Upon closing of schools in March after Kenya reported her first three cases of Covid-19, private learning institutions have been experiencing a serious financial crisis.

However, to mitigate their financial circumstances, some have now diversified and are using classrooms and playing fields for various farming activities.

At Roka Preparatory School in Kirinyaga County for instance, rows of spinach sprout in the sports field where the students once played football.

At the same time clucking chickens fluff their feathers in sawdust-covered classrooms where children once studied and sweated over examinations. “I had to think of how to use the classrooms because they were haunting,” James Kung’u, the school’s director, told this reporter as he tended vegetables in the fields around.

Kungú said the sight of empty classrooms, with no prospects of using them any time soon, bothered him so much that he had to think outside the box.

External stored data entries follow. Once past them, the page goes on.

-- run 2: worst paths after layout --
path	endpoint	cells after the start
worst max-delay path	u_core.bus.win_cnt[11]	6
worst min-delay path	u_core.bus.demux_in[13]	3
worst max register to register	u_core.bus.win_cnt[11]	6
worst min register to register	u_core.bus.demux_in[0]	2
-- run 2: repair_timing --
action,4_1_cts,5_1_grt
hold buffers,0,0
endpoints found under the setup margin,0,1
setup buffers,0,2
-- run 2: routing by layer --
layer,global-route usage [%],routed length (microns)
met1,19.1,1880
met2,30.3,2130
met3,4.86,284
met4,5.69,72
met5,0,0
File: src/rtl/stream_mux_pkg.sv
// Shared types and helpers for the stream_mux_arb block.
// Holds the mode encoding and the channel-count to select-width calculation.
package stream_mux_pkg;

  typedef enum logic {
    MODE_SEL = 1'b0,
    MODE_RR  = 1'b1
  } mode_e;

  // Index width needed to address n_ch channels (never narrower than one bit).
  function automatic int sel_width(input int n_ch);
    return (n_ch > 1) ? $clog2(n_ch) : 1;
  endfunction

endpackage

File: src/rtl/rr_arbiter.sv
// Combinational round-robin arbiter.
// Rotates the request vector so the pointer position lands at bit 0, picks the
// lowest set bit, then rotates the winning index back to channel numbering.
module rr_arbiter
  import stream_mux_pkg::*;
#(
  parameter int  N_CH = 4,
  localparam int SW   = sel_width(N_CH)
) (
  input  logic [N_CH-1:0] req,
  input  logic [SW-1:0]   ptr,
  output logic [N_CH-1:0] gnt,
  output logic [SW-1:0]   gnt_idx,
  output logic            gnt_valid
);

  localparam logic [SW:0] N_CH_W = N_CH[SW:0];

  logic [2*N_CH-1:0] req_dbl;
  logic [N_CH-1:0]   req_rot;
  logic [SW-1:0]     first_rot;
  logic              found;
  logic [SW:0]       idx_sum;

  // Rotate, priority-encode the lowest request, then map back modulo N_CH.
  always_comb begin
    req_dbl   = {req, req};
    req_rot   = req_dbl[{1'b0, ptr} +: N_CH];
    found     = 1'b0;
    first_rot = '0;
    for (int i = N_CH - 1; i >= 0; i--) begin
      if (req_rot[i]) begin
        found     = 1'b1;
        first_rot = SW'(i);
      end
    end
    idx_sum = {1'b0, first_rot} + {1'b0, ptr};
    if (idx_sum >= N_CH_W) begin
      idx_sum = idx_sum - N_CH_W;
    end
    gnt_idx   = idx_sum[SW-1:0];
    gnt_valid = found;
    gnt       = '0;
    for (int i = 0; i < N_CH; i++) begin
      if (found && (gnt_idx == SW'(i))) begin
        gnt[i] = 1'b1;
      end
    end
  end

endmodule

File: src/rtl/stream_mux_arb.sv
// Registered N-to-1 stream multiplexer with valid/ready per channel.
// Mode 0 forwards the channel named by sel; mode 1 arbitrates round-robin.
// Define STREAM_MUX_LOCK_EN to hold the grant on one channel until in_last.
module stream_mux_arb
  import stream_mux_pkg::*;
#(
  parameter int  N_CH = 4,
  parameter int  DW   = 4,
  localparam int SW   = sel_width(N_CH)
) (
  input  logic               clk,
  input  logic               rst,
  input  logic               mode,
  input  logic [SW-1:0]      sel,
  input  logic [N_CH*DW-1:0] in_data,
  input  logic [N_CH-1:0]    in_valid,
  input  logic [N_CH-1:0]    in_last,
  output logic [N_CH-1:0]    in_ready,
  output logic [DW-1:0]      out_data,
  output logic [SW-1:0]      out_ch,
  output logic               out_valid,
  input  logic               out_ready
);

  localparam logic [SW:0] N_CH_W = N_CH[SW:0];

  logic [SW-1:0]   ptr;
  logic [N_CH-1:0] rr_gnt;
  logic [SW-1:0]   rr_idx;
  logic            rr_valid;
  logic [N_CH-1:0] sel_onehot;
  logic            sel_valid;
  logic [SW-1:0]   grant;
  logic [N_CH-1:0] grant_onehot;
  logic            grant_valid;
  logic [DW-1:0]   grant_data;
  logic            ld;
  logic            xfer;
  logic            adv_ptr;
  logic [SW-1:0]   ptr_next;

`ifdef STREAM_MUX_LOCK_EN
  logic            locked;
  logic [SW-1:0]   lock_ch;
  logic            grant_last;
`else
  logic            unused_last;
  assign unused_last = ^in_last;
`endif

  rr_arbiter #(.N_CH(N_CH)) u_rr_arbiter (
    .req       (in_valid),
    .ptr       (ptr),
    .gnt       (rr_gnt),
    .gnt_idx   (rr_idx),
    .gnt_valid (rr_valid)
  );

  // Explicit-select decode; a sel past the last channel matches nothing.
  always_comb begin
    sel_onehot = '0;
    sel_valid  = 1'b0;
    for (int i = 0; i < N_CH; i++) begin
      if (sel == SW'(i)) begin
        sel_onehot[i] = 1'b1;
        sel_valid     = in_valid[i];
      end
    end
  end

  // Pick the granted channel from mode, with an active lock overriding both.
  always_comb begin
    grant        = sel;
    grant_onehot = sel_onehot;
    grant_valid  = sel_valid;
    if (mode_e'(mode) == MODE_RR) begin
      grant        = rr_idx;
      grant_onehot = rr_gnt;
      grant_valid  = rr_valid;
    end
`ifdef STREAM_MUX_LOCK_EN
    if (locked) begin
      grant        = lock_ch;
      grant_onehot = '0;
      grant_valid  = 1'b0;
      for (int i = 0; i < N_CH; i++) begin
        if (lock_ch == SW'(i)) begin
          grant_onehot[i] = 1'b1;
          grant_valid     = in_valid[i];
        end
      end
    end
`endif
  end

  // Steer the granted channel's data toward the output register.
  always_comb begin
    grant_data = '0;
    for (int i = 0; i < N_CH; i++) begin
      if (grant_onehot[i]) begin
        grant_data = in_data[i*DW +: DW];
      end
    end
  end

  assign ld       = !out_valid || out_ready;
  assign xfer     = ld && grant_valid && !rst;
  assign in_ready = xfer ? grant_onehot : '0;
  assign ptr_next = ({1'b0, grant} == (N_CH_W - 1'b1)) ? '0 : (grant + 1'b1);

`ifdef STREAM_MUX_LOCK_EN
  assign grant_last = |(in_last & grant_onehot);
  assign adv_ptr    = xfer && (mode_e'(mode) == MODE_RR) && grant_last;
`else
  assign adv_ptr    = xfer && (mode_e'(mode) == MODE_RR);
`endif

  // Output register and RR pointer; everything holds while the consumer stalls.
  always_ff @(posedge clk) begin
    if (rst) begin
      out_valid <= 1'b0;
      out_data  <= '0;
      out_ch    <= '0;
      ptr       <= '0;
    end else begin
      if (ld) begin
        out_valid <= xfer;
        if (xfer) begin
          out_data <= grant_data;
          out_ch   <= grant;
        end
      end
      if (adv_ptr) begin
        ptr <= ptr_next;
      end
    end
  end

`ifdef STREAM_MUX_LOCK_EN
  // Packet lock: every transfer either opens or releases the lock on its channel.
  always_ff @(posedge clk) begin
    if (rst) begin
      locked  <= 1'b0;
      lock_ch <= '0;
    end else if (xfer) begin
      locked  <= !grant_last;
      lock_ch <= grant;
    end
  end
`endif

endmodule

File: config.mk
export PLATFORM = sky130hd
export DESIGN_NAME = stream_mux_arb
export DESIGN_NICKNAME = d
export VERILOG_FILES = /design/src/rtl/stream_mux_pkg.sv /design/src/rtl/rr_arbiter.sv /design/src/rtl/stream_mux_arb.sv
export SDC_FILE = /design/constraint.sdc
export NUM_CORES = 1
export LEC_CHECK = 0
export ABC_CLOCK_PERIOD_IN_PS = 5300
export BUFFER_PORTS_ARGS = -buffer_cell sky130_fd_sc_hd__buf_2
export CAP_MARGIN = 20
export CELL_PAD_IN_SITES_DETAIL_PLACEMENT = 1
export CELL_PAD_IN_SITES_GLOBAL_PLACEMENT = 2
export CORE_AREA = 8 8 69 71
export DETAILED_ROUTE_END_ITERATION = 8
export DIE_AREA = 0 0 77 79
export PLACE_DENSITY_LB_ADDON = 0.1
export RECOVER_POWER = 100
export SLEW_MARGIN = 20
export SYNTH_ARGS = -nofsm -noshare
export SYNTH_HDL_FRONTEND = slang
export SYNTH_SLANG_ARGS = --single-unit
File: constraint.sdc
create_clock -name clk -period 5.3 [get_ports clk]
set_clock_uncertainty 0.2 [all_clocks]
set_input_delay 1.06 -clock clk [delete_from_list [all_inputs] [get_ports clk]]
set_output_delay 1.06 -clock clk [all_outputs]
set_load 0.1 [all_outputs]
File: src/rtl/threshold_hold.sv
// Threshold alarm with N-capture confirmation and a timed release hold.
// Each capture is taken on the falling edge of the upstream DONE strobe.
module threshold_hold #(
  parameter int WIDTH       = 24,
  parameter int CONFIRM     = 3,
  parameter int HOLD_CYCLES = 16
) (
  input  logic             CLK,
  input  logic             RESET_N,
  input  logic [WIDTH-1:0] VALUE,
  input  logic             DONE_IN,
  input  logic [WIDTH-1:0] TH_HI,
  input  logic [WIDTH-1:0] TH_LO,
  input  logic             CLEAR,
  output logic             ALARM,
  output logic             ALARM_PULSE,
  output logic             HOLD_ACTIVE,
  output logic             CFG_ERR,
  output logic [WIDTH-1:0] LAST_VAL,
  output logic [15:0]      EVENT_COUNT
);

  // state   | meaning
  // S_IDLE  | no alarm, waiting for an above-threshold capture
  // S_ARMING| counting consecutive above-threshold captures
  // S_ALARM | alarm asserted
  // S_HOLD  | value fell below TH_LO, alarm held while timer runs
  typedef enum logic [1:0] {S_IDLE, S_ARMING, S_ALARM, S_HOLD} state_t;

  localparam logic [3:0]  CONFIRM_W = 4'(CONFIRM);
  localparam logic [15:0] HOLD_LOAD = 16'(HOLD_CYCLES - 1);

  state_t      state, state_nxt;
  logic [3:0]  cnt, cnt_nxt;
  logic [15:0] timer, timer_nxt;
  logic        pulse_nxt;
  logic        done_q;
  logic        cap, above, below;

  always_comb begin
    cap       = done_q & ~DONE_IN;
    above     = (VALUE >= TH_HI);
    below     = (VALUE < TH_LO);
    state_nxt = state;
    cnt_nxt   = cnt;
    timer_nxt = timer;
    pulse_nxt = 1'b0;

    if (CLEAR || CFG_ERR) begin
      state_nxt = S_IDLE;
      cnt_nxt   = 4'd0;
      timer_nxt = 16'd0;
    end else begin
      case (state)
        S_IDLE: begin
          if (cap && above) begin
            cnt_nxt = 4'd1;
            if (CONFIRM_W == 4'd1) begin
              state_nxt = S_ALARM;
              pulse_nxt = 1'b1;
            end else begin
              state_nxt = S_ARMING;
            end
          end
        end
        S_ARMING: begin
          if (cap) begin
            if (above) begin
              cnt_nxt = cnt + 4'd1;
              if (cnt + 4'd1 == CONFIRM_W) begin
                state_nxt = S_ALARM;
                pulse_nxt = 1'b1;
              end
            end else begin
              state_nxt = S_IDLE;
              cnt_nxt   = 4'd0;
            end
          end
        end
        S_ALARM: begin
          if (cap && below) begin
            state_nxt = S_HOLD;
            timer_nxt = HOLD_LOAD;
          end
        end
        S_HOLD: begin
          // a fresh trip during hold resumes the same event, so no pulse
          if (cap && above) begin
            state_nxt = S_ALARM;
            timer_nxt = 16'd0;
          end else if (timer == 16'd0) begin
            state_nxt = S_IDLE;
            cnt_nxt   = 4'd0;
          end else begin
            timer_nxt = timer - 16'd1;
          end
        end
        default: begin
          state_nxt = S_IDLE;
          cnt_nxt   = 4'd0;
          timer_nxt = 16'd0;
        end
      endcase
    end
  end

  always_ff @(posedge CLK) begin
    if (!RESET_N) begin
      state       <= S_IDLE;
      cnt         <= 4'd0;
      timer       <= 16'd0;
      done_q      <= 1'b0;
      ALARM       <= 1'b0;
      ALARM_PULSE <= 1'b0;
      HOLD_ACTIVE <= 1'b0;
      CFG_ERR     <= 1'b0;
      LAST_VAL    <= '0;
      EVENT_COUNT <= 16'd0;
    end else begin
      state       <= state_nxt;
      cnt         <= cnt_nxt;
      timer       <= timer_nxt;
      done_q      <= DONE_IN;
      ALARM       <= (state_nxt == S_ALARM) || (state_nxt == S_HOLD);
      ALARM_PULSE <= pulse_nxt;
      HOLD_ACTIVE <= (state_nxt == S_HOLD);
      CFG_ERR     <= (TH_LO > TH_HI);
      if (cap)
        LAST_VAL <= VALUE;
      if (pulse_nxt && (EVENT_COUNT != 16'hFFFF))
        EVENT_COUNT <= EVENT_COUNT + 16'd1;
    end
  end

endmodule

File: config.mk
export PLATFORM = sky130hd
export DESIGN_NAME = threshold_hold
export DESIGN_NICKNAME = d
export VERILOG_FILES = /design/src/rtl/threshold_hold.sv
export SDC_FILE = /design/constraint.sdc
export NUM_CORES = 1
export LEC_CHECK = 0
export BUFFER_PORTS_ARGS = -buffer_cell sky130_fd_sc_hd__buf_2
export CORE_MARGIN = 5
export CORE_UTILIZATION = 30
export CTS_BUF_LIST = sky130_fd_sc_hd__clkbuf_8
export DETAILED_ROUTE_END_ITERATION = 10
export GPL_TIMING_DRIVEN = 0
export PLACE_DENSITY_LB_ADDON = 0.12
export SYNTH_ARGS = -nofsm -noshare
export SYNTH_HDL_FRONTEND = slang
export SYNTH_SLANG_ARGS = --single-unit
File: constraint.sdc
create_clock -name CLK -period 6.55 [get_ports CLK]
set_input_delay 0.9825 -clock CLK [delete_from_list [all_inputs] [get_ports CLK]]
set_output_delay 0.9825 -clock CLK [all_outputs]
set_load 0.01 [all_outputs]
[Word-level counts from Yosys, hierarchy flattened]
Cells that the tools add are included.
Word-level totals
  output and inout bits: 44
  ROM bits: 0
  latch bits: 0
  RAM bits: 0
  flip-flop bits (word level): 67
  memories: 0
  logic and storage cells: 68
  input bits: 76
Cells by class
  $add $sub $neg: 3
  bitwise logic cells: 3
  reductions and logical operators: 12
  magnitude comparators: 3
  equality and inequality tests: 13
  shift operators: 0
  multipliers: 0
  muxes and demuxes: 24
  div/mod/pow operators: 0
Operator list (count)
  $mux W16: 3
  $pmux W16 S2: 1
  $ge A24 B24 Y1: 1
  $gt A24 B24 Y1: 1
  $lt A24 B24 Y1: 1
  $mux W4: 5
  $add A16 B1 Y16 const B: 1
  $logic_not A16 Y1: 1
  $mux W2: 8
  $ne A16 B16 Y1 const B: 1
  $sub A16 B1 Y16 const B: 1
  $pmux W4 S3: 1
  $ne A2 B2 Y1 const B: 5
  $eq A2 B2 Y1 const B: 4
  $pmux W2 S4: 1
  $mux W1: 5
  $reduce_and A5 Y1: 1
  $add A4 B1 Y4 const B: 1
  $eq A4 B2 Y1 const B: 1
  $logic_and A1 B1 Y1: 3
  $ne A3 B3 Y1 const B: 1
  $reduce_and A3 Y1: 1
  $reduce_bool A3 Y1: 1
  $eq A2 B1 Y1 const B: 1
  other kinds (6): 8

[Depth between registers and ports, before layout]
  word-level depth: 9
  gate-level depth with buffers: 10
  depth with buffers taken out: 9

[Worst setup path before layout]
OpenSTA, ideal clock, no wires.
  path type: in2reg
  start: in TH_HI[22]
  end: reg cnt[0]
  data required time: 6.464 ns
  arrival time: 2.897 ns
  setup slack: 3.567 ns
  stages: 9
  setup time: 0.086 ns
  path through: inv_1 -> ha_1 -> a21oi_1 -> nand2_1 -> a221oi_1 -> nand2_1 -> o21ai_2 -> mux2_1 -> a221oi_2
On the way
  word-level cells in the longest chain between the ends: 4
  elaborated cells between the ends (all ways): 8
  classes of those cells: 1 x order compare; 2 x eq/ne; 3 x mux; 2 x reduce/logical
Ends and longest elaborated chain
  start: declaration: line 12  | input logic [WIDTH-1:0] TH_HI,
  $ge A24 B24 Y1 *: line 42  | above = (VALUE >= TH_HI);
  $mux W4 / $logic_and A1 B1 Y1 (equally long branches): line 68, 56, 88
  $mux W4 / $ne A2 B2 Y1 (equally long branches)
  $pmux W4 S3 / $reduce_and A5 Y1 (equally long branches)
  end signal: assignment: line 121  | cnt <= cnt_nxt;
  end: declaration: line 34  | logic [3:0] cnt, cnt_nxt;
Mark *: on every way between the ends. The rest lies on a longest branch, timed or not. The select of a mux whose other input is x is not followed.
A chain may end at the register's enable or synchronous reset.

[Worst setup path after layout]
  start: in VALUE[15]
  end: reg cnt[0]
On the way
  word-level cells in the longest chain between the ends: 4
  elaborated cells between the ends (all ways): 8
  classes of those cells: 1 x order compare; 2 x eq/ne; 3 x mux; 2 x reduce/logical
Ends and longest elaborated chain
  start: declaration: line 10  | input logic [WIDTH-1:0] VALUE,
  $ge A24 B24 Y1 *: line 42
  $mux W4 / $logic_and A1 B1 Y1 (equally long branches): line 68, 56, 88
  $mux W4 / $ne A2 B2 Y1 (equally long branches)
  $pmux W4 S3 / $reduce_and A5 Y1 (equally long branches)
Marked as above.

==> results.py <==
metrics = {
    "run_status": {
        "status": "completed",
    },
    "cts": {
        "clock_latency_ns": 0.36,
        "clock_sinks": 67,
        "numCtsBuffers": 9,
        "holdBufCountCts": 0,
        "cts_root_buf": "clkbuf_8",
        "cts_setup_buffers": 0,
        "cts_resized": 0,
        "cts.reportedPaths.clkPinSlew_ns": 0.07,
        "cts_buffer_depth": 2,
        "htree_levels": 3,
        "cts_tree": "yes",
    },
    "routing": {
        "antenna_left": 0,
        "wl_per_cell_um": 15.74,
        "drtIter0Drc": 257,
        "drt_pass1_iterations": 4,
        "routed-via-count": 5079,
        "drc": 0,
        "viasPerCell": 5.044,
        "wirelength_um": 15850,
    },
    "floorplanning": {
        "die_h_um": 140.5,
        "initial_utilization_pct": 30.71,
        "pin_count": 120,
        "die_w_um": 140.5,
        "coreArea_sq_um": 16640,
        "fp-row-count": 47,
        "fp.dieArea_sq_um": 19750,
    },
    "sta": {
        "fin_crit_sh_pct": 48.02,
        "fin_skew_ns": 0.009771,
        "setup_viol": 0,
        "worst_pin_slew_ns": 0.7267,
        "fmaxAchievable_mhz": 317.9,
        "rsz0062_at_grt": "false",
        "fin_tns_setup_ns": 0,
        "finalHoldViolCount": 0,
        "slew_headroom_pct": 51.55,
        "drv_slew": 0,
        "post-route-min-period_ns": 3.145,
    },
    "global_routing": {
        "grt_start_max_net_pins": 11,
        "grt_overflow": 0,
        "grt_usage_pct": 16.09,
        "antenna_found_initial": 1,
        "grt_pass1_vias": 5177,
        "grt_pass1_wl_um": 25760,
    },
    "synth": {
        "synthesis.nets": 804,
        "synth_warnings": 0,
        "async_flop_share_pct": 0,
        "syn_inst": 653,
        "ys_seq_area_share_pct": 26.24,
        "synth_area_sq_um": 5111,
        "synth_edf_count": 0,
        "netlist_top_cells_count": "108 x nand2_1, 75 x ha_1, 68 x a21oi_1",
        "synth_flop_cell": "dfxtp_1",
        "synth_most_common_cell": "nand2_1",
        "synth_seq_cells": 67,
        "synth.top_cell.area_share_pct": 26.24,
        "synth_area_leaders": "dfxtp_1 26%, ha_1 18%, nand2_1 7.9%, a21oi_1 6.7%, inv_1 4.1%",
        "synth.distinct_cells": 66,
        "post-synth-top-area-cell": "dfxtp_1",
        "avgSynthCellArea_sq_um": 7.827,
    },
    "setup_path": {
        "cp-end-kind": "flip-flop",
        "r2r_slack_ns": 3.80,
        "crit_type": "primary input to flip-flop",
        "required_ns": 6.82,
        "worst_setup_path_start_kind": "primary input",
        "worstPathArrival_ns": 3.42,
        "critPathMaxFanout": 4,
    },
    "placed_design": {
        "dp_hpwl_um": 12680,
        "portBuffers": 118,
        "place_area_sq_um": 5977,
        "finalWeightedCongestion": 0.8358,
        "dp.cells": 991,
    },
    "min_path": {
        "hp-class": "flip-flop to flip-flop",
    },
    "layout": {
        "area_delta_synth_final_pct": 20.78,
        "finalInstanceArea_sq_um": 6173,
        "final_util_pct": 37.10,
        "nNetsFinal": 933,
        "drive_gt1_share_pct": 20.61,
        "fin_cells": 1007,
    },
    "flow_run": {
        "cap_violations": 0,
    },
    "power_and_ir_drop": {
        "power.total_uw": 964.2,
        "max-vdd-ir-drop_mv": 0.07405,
        "p_leak_uw": 0.002815,
        "powerDensity_nw_per_um2": 156.2,
    },
}
## cell families after synthesis
logic type / synth area share, %
AND/OR/NAND/NOR: 27.37
XOR/XNOR: 0.3428
AO/OA/AOI/OAI: 18.51
buffers and inverters: 6.218
multiplexers: 2.962
adder cells (fa/ha/maj): 18.36
flip-flops: 26.24
## routing by layer
| metal | part of all wire (%) | GRT usage (%) |
|---|---|---|
| met1 | 47 | 21.00 |
| met2 | 46 | 26.44 |
| met3 | 4.7 | 2.863 |
| met4 | 1.6 | 6.119 |
| met5 | 0 | 0 |
## worst max-delay path, stage by stage
cell and delay (ns):
buf_2 0.13, ha_1 0.30, nand2_1 0.14, o21ai_0 0.15, a221oi_1 0.54, nand2_1 0.31, o21ai_2 0.24, mux2_1 0.36
a221oi_2 0.25
## worst paths after layout
| kind | from | to | cells past startpoint |
|---|---|---|---|
| worst max-delay path | VALUE[15] | cnt[0]$_SDFFE_PP0P_ | 9 |
| worst min-delay path | LAST_VAL[12]$_SDFFE_PN0P_ | LAST_VAL[12]$_SDFFE_PN0P_ | 2 |
| worst max register to register | timer[0]$_SDFFE_PP0P_ | timer[6]$_SDFFE_PP0P_ | 10 |
| worst min register to register | LAST_VAL[12]$_SDFFE_PN0P_ | LAST_VAL[12]$_SDFFE_PN0P_ | 2 |
## report_power, final
part	internal, uW	switching, uW
logic	74.4	114
clock network	191	168
registers	413	3.50
total	679	285
## area by class of cell
class                           instances  area (sq um)
Clock inverter                          4         42.54
Multi-Input combinational cell        506          3452
Antenna cell                            1         2.502
Clock buffer                           11         151.4
Sequential cell                        67          1341
Fill cell                            1792         10470
Timing Repair Buffer                  118         590.6
Tap cell                              220         275.3
Buffer                                 23         103.9
Inverter                               57         214.0
## metrics by stage
step                      setup WS [ns]  hold slack, ns
after detailed placement          2.999          0.4456
after global placement            3.048          0.4421
after floorplan                   3.567          0.4435
after global routing              3.142          0.4694
final                             3.405          0.4524
after CTS                         3.370          0.4572
## registers in the layout (all words and copies together), names as in the netlist
register     flops
LAST_VAL        24
EVENT_COUNT     16
timer           16
cnt              4
state            2
ALARM            1
ALARM_PULSE      1
CFG_ERR          1
HOLD_ACTIVE      1
done_q           1
## layout by cell type (no fill, tap or decap), types with 3 or more instances in the layout
cell type  count
a211oi_1       3
a21o_1         8
a21oi_1       68
a221oi_1       3
a22oi_1        4
a31oi_1        4
and2_1         5
and3_1         5
buf_1          4
buf_2        123
clkbuf_1      12
clkbuf_8      11
dfxtp_1       67
ha_1          75
inv_1         58
mux2i_1       14
nand2_1      108
nand2b_1      17
nand3_1       15
nand4_1       18
nand4b_1       4
nor2_1        25
nor2b_1        7
nor3_1        15
nor3b_1        4
nor4_1         9
nor4_2         4
o2111ai_1      3
o211ai_1       3
o21a_1         4
o21ai_0       33
o31ai_1        4
or3_1          6
or4_1          3
(Power assumes the default switching activity.)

“When you wake up in the morning and you find the empty classes ‘looking at you’, yet you invested a lot in them and expected them to be generating some income, it is discouraging,” he said.

Kenya’s 11,400 private primary and secondary schools serve about 2.6 million learners according to the Kenya Private Schools Association records.

They vary from bare classrooms charging a few thousand shillings a term to ultra-manicured campuses, serving the nation’s elite.

Peter Ndoro, the association’s chair, said nearly 150 schools have already gone bust. Most of the 158,000 teachers working in private schools are on unpaid leave, he said.

While some schools have been able to oversee distance learning, in others pupils and teachers have no way to connect to the internet.